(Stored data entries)
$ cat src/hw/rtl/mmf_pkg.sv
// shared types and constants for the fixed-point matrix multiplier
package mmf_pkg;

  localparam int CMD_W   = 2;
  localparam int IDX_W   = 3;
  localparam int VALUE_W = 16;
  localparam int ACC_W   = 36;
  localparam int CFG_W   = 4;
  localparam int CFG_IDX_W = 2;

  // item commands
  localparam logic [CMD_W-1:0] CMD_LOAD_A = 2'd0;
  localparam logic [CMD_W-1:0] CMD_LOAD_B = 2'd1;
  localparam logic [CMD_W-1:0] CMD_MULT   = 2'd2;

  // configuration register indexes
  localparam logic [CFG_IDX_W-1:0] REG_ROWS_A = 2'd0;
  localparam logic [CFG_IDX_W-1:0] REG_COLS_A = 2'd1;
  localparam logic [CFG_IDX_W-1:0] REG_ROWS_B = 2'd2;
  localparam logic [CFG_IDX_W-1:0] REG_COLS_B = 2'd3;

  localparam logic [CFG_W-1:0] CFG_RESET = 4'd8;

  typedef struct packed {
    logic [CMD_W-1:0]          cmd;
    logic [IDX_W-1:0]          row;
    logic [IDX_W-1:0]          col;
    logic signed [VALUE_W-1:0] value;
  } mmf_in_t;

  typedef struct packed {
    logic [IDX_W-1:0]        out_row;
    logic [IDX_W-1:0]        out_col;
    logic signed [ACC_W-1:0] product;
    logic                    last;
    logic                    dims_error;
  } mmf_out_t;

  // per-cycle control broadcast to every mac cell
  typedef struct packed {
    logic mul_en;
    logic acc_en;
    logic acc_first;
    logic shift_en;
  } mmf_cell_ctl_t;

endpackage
--
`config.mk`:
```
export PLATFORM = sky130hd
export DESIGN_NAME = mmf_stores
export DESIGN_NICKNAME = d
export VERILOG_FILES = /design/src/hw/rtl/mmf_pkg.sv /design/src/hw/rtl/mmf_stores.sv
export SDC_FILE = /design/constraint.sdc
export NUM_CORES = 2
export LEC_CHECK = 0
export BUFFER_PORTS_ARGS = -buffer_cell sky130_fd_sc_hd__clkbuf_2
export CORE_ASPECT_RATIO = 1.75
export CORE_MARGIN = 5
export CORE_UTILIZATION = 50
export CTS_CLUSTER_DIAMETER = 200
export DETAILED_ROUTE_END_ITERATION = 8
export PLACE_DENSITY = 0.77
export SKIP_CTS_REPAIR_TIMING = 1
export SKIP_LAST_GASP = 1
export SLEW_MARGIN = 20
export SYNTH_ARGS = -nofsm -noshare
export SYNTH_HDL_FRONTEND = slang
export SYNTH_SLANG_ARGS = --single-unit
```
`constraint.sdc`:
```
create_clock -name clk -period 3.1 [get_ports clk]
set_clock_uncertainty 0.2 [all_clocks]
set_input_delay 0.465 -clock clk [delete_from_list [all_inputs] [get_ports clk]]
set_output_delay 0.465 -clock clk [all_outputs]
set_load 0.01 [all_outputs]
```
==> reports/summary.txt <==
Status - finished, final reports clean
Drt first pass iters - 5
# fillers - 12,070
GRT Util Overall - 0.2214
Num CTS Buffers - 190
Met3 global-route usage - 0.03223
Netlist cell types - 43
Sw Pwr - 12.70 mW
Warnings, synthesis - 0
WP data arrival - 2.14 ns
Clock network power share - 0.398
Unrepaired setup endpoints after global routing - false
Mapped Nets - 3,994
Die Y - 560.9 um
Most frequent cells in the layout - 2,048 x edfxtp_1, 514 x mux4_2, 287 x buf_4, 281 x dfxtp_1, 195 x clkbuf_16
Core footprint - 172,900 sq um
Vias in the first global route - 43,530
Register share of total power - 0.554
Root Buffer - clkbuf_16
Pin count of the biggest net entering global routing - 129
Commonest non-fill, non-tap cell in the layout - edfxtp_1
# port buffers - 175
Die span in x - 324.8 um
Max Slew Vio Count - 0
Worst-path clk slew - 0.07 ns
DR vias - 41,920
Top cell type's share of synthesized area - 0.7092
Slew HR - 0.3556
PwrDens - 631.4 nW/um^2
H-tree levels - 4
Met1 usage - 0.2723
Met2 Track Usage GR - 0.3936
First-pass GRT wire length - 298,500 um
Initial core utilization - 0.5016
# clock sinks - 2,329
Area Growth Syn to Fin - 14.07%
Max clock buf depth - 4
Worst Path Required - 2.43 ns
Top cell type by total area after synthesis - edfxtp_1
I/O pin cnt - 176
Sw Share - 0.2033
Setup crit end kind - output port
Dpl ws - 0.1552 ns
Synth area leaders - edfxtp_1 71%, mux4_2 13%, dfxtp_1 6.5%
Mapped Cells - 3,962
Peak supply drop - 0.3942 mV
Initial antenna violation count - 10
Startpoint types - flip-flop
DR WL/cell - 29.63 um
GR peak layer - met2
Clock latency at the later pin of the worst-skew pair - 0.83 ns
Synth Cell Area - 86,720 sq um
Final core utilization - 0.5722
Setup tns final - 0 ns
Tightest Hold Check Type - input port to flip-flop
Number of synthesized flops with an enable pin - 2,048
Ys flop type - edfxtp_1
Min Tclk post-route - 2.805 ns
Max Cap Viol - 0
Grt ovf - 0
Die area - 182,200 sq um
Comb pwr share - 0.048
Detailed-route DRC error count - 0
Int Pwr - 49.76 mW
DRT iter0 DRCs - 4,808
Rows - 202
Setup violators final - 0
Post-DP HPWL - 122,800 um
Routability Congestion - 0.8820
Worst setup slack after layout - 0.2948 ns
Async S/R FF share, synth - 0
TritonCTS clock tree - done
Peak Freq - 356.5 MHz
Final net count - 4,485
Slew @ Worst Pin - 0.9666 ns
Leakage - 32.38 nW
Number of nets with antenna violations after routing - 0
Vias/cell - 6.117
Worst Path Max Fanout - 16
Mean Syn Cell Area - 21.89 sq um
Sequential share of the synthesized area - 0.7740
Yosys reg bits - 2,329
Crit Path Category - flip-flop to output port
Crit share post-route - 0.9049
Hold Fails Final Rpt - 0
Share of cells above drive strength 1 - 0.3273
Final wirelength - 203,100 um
==
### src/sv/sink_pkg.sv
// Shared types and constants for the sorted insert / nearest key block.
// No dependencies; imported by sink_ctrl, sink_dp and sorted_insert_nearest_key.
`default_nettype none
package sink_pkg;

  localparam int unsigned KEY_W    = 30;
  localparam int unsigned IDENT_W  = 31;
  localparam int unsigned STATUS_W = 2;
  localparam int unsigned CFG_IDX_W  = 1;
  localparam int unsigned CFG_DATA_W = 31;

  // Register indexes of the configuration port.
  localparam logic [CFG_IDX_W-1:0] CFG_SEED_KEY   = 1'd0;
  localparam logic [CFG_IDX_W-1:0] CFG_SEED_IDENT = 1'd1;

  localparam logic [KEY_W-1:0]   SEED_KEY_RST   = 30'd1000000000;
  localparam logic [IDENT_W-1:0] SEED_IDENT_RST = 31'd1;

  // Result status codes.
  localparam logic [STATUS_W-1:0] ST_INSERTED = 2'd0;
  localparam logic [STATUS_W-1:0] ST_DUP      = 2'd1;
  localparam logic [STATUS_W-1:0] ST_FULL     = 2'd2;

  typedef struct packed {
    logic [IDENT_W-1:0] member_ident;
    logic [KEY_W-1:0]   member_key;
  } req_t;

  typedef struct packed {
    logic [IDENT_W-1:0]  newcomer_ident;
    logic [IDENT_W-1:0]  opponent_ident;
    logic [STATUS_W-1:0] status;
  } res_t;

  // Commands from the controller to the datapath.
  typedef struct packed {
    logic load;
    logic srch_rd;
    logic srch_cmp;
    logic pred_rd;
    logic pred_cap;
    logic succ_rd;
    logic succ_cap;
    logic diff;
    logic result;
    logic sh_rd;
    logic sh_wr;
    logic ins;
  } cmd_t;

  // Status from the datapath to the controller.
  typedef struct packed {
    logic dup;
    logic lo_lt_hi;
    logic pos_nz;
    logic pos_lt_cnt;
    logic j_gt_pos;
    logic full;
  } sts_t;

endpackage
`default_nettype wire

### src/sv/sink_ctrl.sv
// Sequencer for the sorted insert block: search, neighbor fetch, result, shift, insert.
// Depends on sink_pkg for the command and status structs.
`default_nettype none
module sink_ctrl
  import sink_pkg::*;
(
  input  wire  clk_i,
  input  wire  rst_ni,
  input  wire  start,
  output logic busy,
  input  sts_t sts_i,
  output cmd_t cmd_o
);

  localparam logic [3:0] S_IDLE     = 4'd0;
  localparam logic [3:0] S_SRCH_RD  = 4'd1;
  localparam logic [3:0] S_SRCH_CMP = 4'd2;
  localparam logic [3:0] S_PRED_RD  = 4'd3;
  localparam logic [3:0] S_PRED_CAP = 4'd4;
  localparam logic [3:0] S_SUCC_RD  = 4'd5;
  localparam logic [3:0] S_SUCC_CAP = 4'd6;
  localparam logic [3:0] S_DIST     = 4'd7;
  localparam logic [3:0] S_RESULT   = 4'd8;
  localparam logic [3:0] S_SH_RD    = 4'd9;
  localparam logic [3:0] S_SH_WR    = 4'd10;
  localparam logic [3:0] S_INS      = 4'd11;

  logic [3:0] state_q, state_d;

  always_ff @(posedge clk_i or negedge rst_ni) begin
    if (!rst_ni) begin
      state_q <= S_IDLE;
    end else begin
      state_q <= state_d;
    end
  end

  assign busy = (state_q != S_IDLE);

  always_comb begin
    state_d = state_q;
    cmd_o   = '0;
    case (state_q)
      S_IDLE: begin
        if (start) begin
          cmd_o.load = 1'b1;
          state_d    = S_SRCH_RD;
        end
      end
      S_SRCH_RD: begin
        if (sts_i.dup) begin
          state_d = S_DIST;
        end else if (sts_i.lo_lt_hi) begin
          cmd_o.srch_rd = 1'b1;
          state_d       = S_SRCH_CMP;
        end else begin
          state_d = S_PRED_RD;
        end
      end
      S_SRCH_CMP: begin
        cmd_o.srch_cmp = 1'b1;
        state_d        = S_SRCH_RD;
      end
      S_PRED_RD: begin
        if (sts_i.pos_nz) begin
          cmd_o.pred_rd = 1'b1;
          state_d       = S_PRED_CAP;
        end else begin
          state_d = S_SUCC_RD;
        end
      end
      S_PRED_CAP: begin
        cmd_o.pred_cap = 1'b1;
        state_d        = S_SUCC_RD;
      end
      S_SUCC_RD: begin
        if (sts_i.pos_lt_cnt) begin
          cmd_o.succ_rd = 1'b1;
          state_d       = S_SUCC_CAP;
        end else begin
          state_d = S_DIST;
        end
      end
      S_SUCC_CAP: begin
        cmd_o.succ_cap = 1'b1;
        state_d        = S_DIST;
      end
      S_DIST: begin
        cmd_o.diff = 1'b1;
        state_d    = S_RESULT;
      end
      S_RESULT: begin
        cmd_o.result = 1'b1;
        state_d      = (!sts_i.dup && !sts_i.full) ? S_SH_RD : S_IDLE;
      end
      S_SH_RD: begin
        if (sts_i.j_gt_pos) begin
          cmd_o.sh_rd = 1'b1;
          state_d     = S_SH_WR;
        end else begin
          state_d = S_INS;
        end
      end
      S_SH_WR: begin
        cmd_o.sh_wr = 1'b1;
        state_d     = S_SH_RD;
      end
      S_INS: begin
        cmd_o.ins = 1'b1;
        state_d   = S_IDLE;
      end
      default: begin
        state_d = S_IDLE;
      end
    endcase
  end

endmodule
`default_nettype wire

## EXERCISE GOAL
Your answer should consist of the lines above that hold the word "flip", copied exactly.

## EXERCISE SOLUTION
Startpoint types - flip-flop
Tightest Hold Check Type - input port to flip-flop
Crit Path Category - flip-flop to output port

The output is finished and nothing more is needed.